Getting to school every day is, well, complicated.
When he sets off each morning, it’s still dark.
“I move through the familiar route more by heart than by daylight,” he says.
He walks 9 kilometers (5 miles) to the lake, where he takes a canoe.
But some mornings, Habyarimana says, when he reaches the lake, the canoes have come untied and been swept from the dock by the current. He has to wait for a canoe to blow back in his direction.
Sometimes, he gets lucky and another one passes by.
Lake Bunyonyi Secondary School, Bwama, is the only government school that serves the residents of the 29 islands that dot Lake Bunyonyi. The school, a former leper colony building, serves 280 students, about 180 of whom live on campus. The rest of the student body and most of the school’s faculty make a difficult daily commute.
That creates a host of problems, says Nicholas Kajumba, the school’s head teacher. Staffing and attendance are the two largest issues. But it’s difficult to find teachers to work here, he says.
The school employs seven permanent teachers, though they should have 23. The lake’s “mood swings” are daunting and too difficult for most to endure on a daily basis, he says.
Plus, teachers have no incentive to make the trek.
Typically, teachers with long commutes receive a monthly bonus of 30,000 Ugandan shillings ($8.35). But travel to this school doesn’t meet the distance threshold for the bonus, despite the conditions and difficulty of the trek.
“So the Ministry of Education has refused to give us the hard-to-reach allowance,” Kajumba says.
He says the government has advertised teaching jobs at the school, but even in ideal circumstances, recruiting teachers can take years.
And even when the school hires teachers, they often don’t last, confirms Kenneth Baabo Sabiti, district education officer.
“The teachers who are posted there always bounce back to the mainland,” he says. “Some have quit the profession rather than stay there.”
Kajumba says he is violating a national policy that requires a head teacher to change schools every 10 years. He’s been here longer than that, but he was not transferred because no one was willing to take his place. So, he stays.
A lack of teachers isn’t the school’s only challenge.
Strenuous commutes affect student performance, says William Kamukama, vice chancellor of Uganda’s Ankole Western University and lecturer in the Department of Educational Planning and Management.
“A child should move for at most 3 kilometers (2 miles) to maintain concentration at school, otherwise his mind will be clogged with the events he met on the way,” he says.
But for these students, getting home is far more worrisome than getting to school.
“Not until I get home am I relaxed, because crossing the lake is no ordinary affair,” says Caroline Korishaba, 16, a student. She says making the trek across the lake as evening approaches is always worrisome.
Kajumba says he struggles to discipline students for missing classes, especially since teachers are often absent too – especially during the rainy season, when some parents don’t let their kids commute to school because it’s too dangerous.

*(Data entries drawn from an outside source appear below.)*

===== src/rtl/edram_settings.svh =====
`ifndef EDRAM_SETTINGS_SVH
`define EDRAM_SETTINGS_SVH

// Bits per user word.
`define EDRAM_WIDTH 32

// Words packed side by side in one physical row.
`define EDRAM_NUMWRDS 4

// Physical banks, each with its own memory port.
`define EDRAM_NUMBNK 4

// Rows per bank.
`define EDRAM_NUMROW 64

// Cycles from the edge that samples a memory read to valid mem_dout.
`define EDRAM_MEM_DELAY 2

`endif


===== src/rtl/edram_addr_pkg.sv =====
`default_nettype none

`include "edram_settings.svh"

package edram_addr_pkg;

  typedef logic [$clog2(`EDRAM_NUMWRDS)-1:0] lane_t;
  typedef logic [$clog2(`EDRAM_NUMBNK)-1:0]  bank_t;
  typedef logic [$clog2(`EDRAM_NUMROW)-1:0]  row_t;

  // User word address, lane in the low bits.
  typedef struct packed {
    row_t  row;
    bank_t bank;
    lane_t lane;
  } vaddr_t;

  // Physical address returned with each read.
  typedef struct packed {
    row_t  row;
    bank_t bank;
    lane_t lane;
  } padr_t;

endpackage

`default_nettype wire


===== src/rtl/edram_op_pkg.sv =====
`default_nettype none

`include "edram_settings.svh"

package edram_op_pkg;

  typedef logic [`EDRAM_WIDTH-1:0] word_t;

  // A full physical row, also the shape of the bit-write mask.
  typedef logic [`EDRAM_NUMWRDS*`EDRAM_WIDTH-1:0] phys_t;

  typedef enum logic [1:0] {
    CMD_IDLE,
    CMD_READ,
    CMD_WRITE,
    CMD_REFRESH
  } cmd_e;

endpackage

`default_nettype wire


===== src/rtl/edram_req_map.sv =====
`default_nettype none

`include "edram_settings.svh"

module edram_req_map (
  input  wire logic                                       clk,
  input  wire logic                                       rst,
  input  wire logic                                       refr,
  input  wire logic                                       read,
  input  wire logic                                       write,
  input  wire edram_addr_pkg::vaddr_t                     addr,
  input  wire edram_op_pkg::word_t                        din,
  output logic                                            ready,
  output logic [`EDRAM_NUMBNK-1:0]                        mem_read,
  output logic [`EDRAM_NUMBNK-1:0]                        mem_write,
  output logic [`EDRAM_NUMBNK-1:0]                        mem_refr,
  output edram_addr_pkg::row_t [`EDRAM_NUMBNK-1:0]        mem_addr,
  output edram_op_pkg::phys_t [`EDRAM_NUMBNK-1:0]         mem_bw,
  output edram_op_pkg::phys_t [`EDRAM_NUMBNK-1:0]         mem_din,
  output logic                                            trk_vld,
  output edram_addr_pkg::bank_t                           trk_bank,
  output edram_addr_pkg::padr_t                           trk_padr
);

  edram_op_pkg::cmd_e                              acc_cmd;
  edram_op_pkg::cmd_e                              rf_cmd;
  edram_addr_pkg::bank_t                           rf_ptr;
  edram_op_pkg::phys_t                             lane_mask;
  logic [`EDRAM_NUMBNK-1:0]                        nxt_read;
  logic [`EDRAM_NUMBNK-1:0]                        nxt_write;
  logic [`EDRAM_NUMBNK-1:0]                        nxt_refr;
  edram_addr_pkg::row_t [`EDRAM_NUMBNK-1:0]        nxt_addr;
  edram_op_pkg::phys_t [`EDRAM_NUMBNK-1:0]         nxt_bw;
  edram_op_pkg::phys_t [`EDRAM_NUMBNK-1:0]         nxt_din;

  // Write beats read, nothing is taken while not ready.
  always_comb begin
    acc_cmd = edram_op_pkg::CMD_IDLE;
    if (ready && write) begin
      acc_cmd = edram_op_pkg::CMD_WRITE;
    end else if (ready && read) begin
      acc_cmd = edram_op_pkg::CMD_READ;
    end
  end

  assign rf_cmd = (ready && refr) ? edram_op_pkg::CMD_REFRESH : edram_op_pkg::CMD_IDLE;

  assign lane_mask = edram_op_pkg::phys_t'({`EDRAM_WIDTH{1'b1}}) << (addr.lane * `EDRAM_WIDTH);

  // Only the addressed bank slot is loaded, the rest stay zero.
  always_comb begin
    nxt_read  = '0;
    nxt_write = '0;
    nxt_addr  = '0;
    nxt_bw    = '0;
    nxt_din   = '0;
    case (acc_cmd)
      edram_op_pkg::CMD_READ: begin
        nxt_read[addr.bank] = 1'b1;
        nxt_addr[addr.bank] = addr.row;
      end
      edram_op_pkg::CMD_WRITE: begin
        nxt_write[addr.bank] = 1'b1;
        nxt_addr[addr.bank]  = addr.row;
        nxt_bw[addr.bank]    = lane_mask;
        nxt_din[addr.bank]   = {`EDRAM_NUMWRDS{din}};
      end
      default: begin
      end
    endcase
  end

  always_comb begin
    nxt_refr = '0;
    if (rf_cmd == edram_op_pkg::CMD_REFRESH) begin
      nxt_refr[rf_ptr] = 1'b1;
    end
  end

  always_ff @(posedge clk) begin
    if (rst) begin
      ready     <= 1'b0;
      mem_read  <= '0;
      mem_write <= '0;
      mem_refr  <= '0;
      rf_ptr    <= '0;
      trk_vld   <= 1'b0;
    end else begin
      ready     <= 1'b1;
      mem_read  <= nxt_read;
      mem_write <= nxt_write;
      mem_refr  <= nxt_refr;
      trk_vld   <= (acc_cmd == edram_op_pkg::CMD_READ);
      // Round robin over the banks.
      if (rf_cmd == edram_op_pkg::CMD_REFRESH) begin
        if (rf_ptr == edram_addr_pkg::bank_t'(`EDRAM_NUMBNK - 1)) begin
          rf_ptr <= '0;
        end else begin
          rf_ptr <= rf_ptr + 1'b1;
        end
      end
    end
  end

  always_ff @(posedge clk) begin
    mem_addr      <= nxt_addr;
    mem_bw        <= nxt_bw;
    mem_din       <= nxt_din;
    trk_bank      <= addr.bank;
    trk_padr.row  <= addr.row;
    trk_padr.bank <= addr.bank;
    trk_padr.lane <= addr.lane;
  end

endmodule

`default_nettype wire


===== src/rtl/edram_rd_track.sv =====
`default_nettype none

`include "edram_settings.svh"

module edram_rd_track (
  input  wire logic                   clk,
  input  wire logic                   rst,
  input  wire logic                   trk_vld,
  input  wire edram_addr_pkg::bank_t  trk_bank,
  input  wire edram_addr_pkg::padr_t  trk_padr,
  output logic                        out_vld,
  output edram_addr_pkg::bank_t       out_bank,
  output edram_addr_pkg::padr_t       out_padr
);

  // Stage 0 lines up with the memory sampling the read,
  // the remaining stages follow the memory delay.
  localparam int DEPTH = `EDRAM_MEM_DELAY + 1;

  logic [DEPTH-1:0]                         vld_q;
  edram_addr_pkg::bank_t [DEPTH-1:0]        bank_q;
  edram_addr_pkg::padr_t [DEPTH-1:0]        padr_q;

  always_ff @(posedge clk) begin
    if (rst) begin
      vld_q <= '0;
    end else begin
      vld_q <= {vld_q[DEPTH-2:0], trk_vld};
    end
  end

  // Tags shift unconditionally, valid bits mark the live ones.
  always_ff @(posedge clk) begin
    bank_q <= {bank_q[DEPTH-2:0], trk_bank};
    padr_q <= {padr_q[DEPTH-2:0], trk_padr};
  end

  assign out_vld  = vld_q[DEPTH-1];
  assign out_bank = bank_q[DEPTH-1];
  assign out_padr = padr_q[DEPTH-1];

endmodule

`default_nettype wire


===== src/rtl/edram_rd_align.sv =====
`default_nettype none

`include "edram_settings.svh"

module edram_rd_align (
  input  wire logic                                      clk,
  input  wire logic                                      rst,
  input  wire logic                                      out_vld,
  input  wire edram_addr_pkg::bank_t                     out_bank,
  input  wire edram_addr_pkg::padr_t                     out_padr,
  input  wire edram_op_pkg::phys_t [`EDRAM_NUMBNK-1:0]   mem_dout,
  output logic                                           rd_vld,
  output edram_op_pkg::word_t                            rd_dout,
  output edram_addr_pkg::padr_t                          rd_padr
);

  edram_op_pkg::phys_t  row_sel;
  edram_op_pkg::word_t  word_sel;

  // Row from the bank that served the read.
  assign row_sel = mem_dout[out_bank];

  // Lane named in the tag.
  assign word_sel = row_sel[out_padr.lane * `EDRAM_WIDTH +: `EDRAM_WIDTH];

  always_ff @(posedge clk) begin
    if (rst) begin
      rd_vld <= 1'b0;
    end else begin
      rd_vld <= out_vld;
    end
  end

  // Data and tag hold their last value between reads.
  always_ff @(posedge clk) begin
    if (rst) begin
      rd_dout <= '0;
      rd_padr <= '0;
    end else if (out_vld) begin
      rd_dout <= word_sel;
      rd_padr <= out_padr;
    end
  end

endmodule

`default_nettype wire


===== src/rtl/edram_top.sv =====
`default_nettype none

`include "edram_settings.svh"

module edram_top (
  input  wire logic                                      clk,
  input  wire logic                                      rst,
  input  wire logic                                      refr,
  input  wire logic                                      read,
  input  wire logic                                      write,
  input  wire edram_addr_pkg::vaddr_t                    addr,
  input  wire edram_op_pkg::word_t                       din,
  output wire logic                                      ready,
  output wire logic                                      rd_vld,
  output wire edram_op_pkg::word_t                       rd_dout,
  output wire edram_addr_pkg::padr_t                     rd_padr,
  output wire logic [`EDRAM_NUMBNK-1:0]                  mem_read,
  output wire logic [`EDRAM_NUMBNK-1:0]                  mem_write,
  output wire logic [`EDRAM_NUMBNK-1:0]                  mem_refr,
  output wire edram_addr_pkg::row_t [`EDRAM_NUMBNK-1:0]  mem_addr,
  output wire edram_op_pkg::phys_t [`EDRAM_NUMBNK-1:0]   mem_bw,
  output wire edram_op_pkg::phys_t [`EDRAM_NUMBNK-1:0]   mem_din,
  input  wire edram_op_pkg::phys_t [`EDRAM_NUMBNK-1:0]   mem_dout
);

  // Read tag into the delay pipeline.
  wire logic                    trk_vld;
  wire edram_addr_pkg::bank_t   trk_bank;
  wire edram_addr_pkg::padr_t   trk_padr;

  // Tag out of the pipeline, aligned with mem_dout.
  wire logic                    out_vld;
  wire edram_addr_pkg::bank_t   out_bank;
  wire edram_addr_pkg::padr_t   out_padr;

  edram_req_map u_req_map (
    .clk       (clk),
    .rst       (rst),
    .refr      (refr),
    .read      (read),
    .write     (write),
    .addr      (addr),
    .din       (din),
    .ready     (ready),
    .mem_read  (mem_read),
    .mem_write (mem_write),
    .mem_refr  (mem_refr),
    .mem_addr  (mem_addr),
    .mem_bw    (mem_bw),
    .mem_din   (mem_din),
    .trk_vld   (trk_vld),
    .trk_bank  (trk_bank),
    .trk_padr  (trk_padr)
  );

  edram_rd_track u_rd_track (
    .clk      (clk),
    .rst      (rst),
    .trk_vld  (trk_vld),
    .trk_bank (trk_bank),
    .trk_padr (trk_padr),
    .out_vld  (out_vld),
    .out_bank (out_bank),
    .out_padr (out_padr)
  );

  edram_rd_align u_rd_align (
    .clk      (clk),
    .rst      (rst),
    .out_vld  (out_vld),
    .out_bank (out_bank),
    .out_padr (out_padr),
    .mem_dout (mem_dout),
    .rd_vld   (rd_vld),
    .rd_dout  (rd_dout),
    .rd_padr  (rd_padr)
  );

endmodule

`default_nettype wire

“I stop my child from going to school when the sky becomes dark. They could drown on the lake,” says Kyarikunda Flora, mother to a 16-year-old student.
“I would rather have an illiterate child than an educated dead one,” she says.
When it rains in the afternoon, Kajumba makes provisions for students to sleep over.
But between July and October, the lake has large waves due to hot temperatures.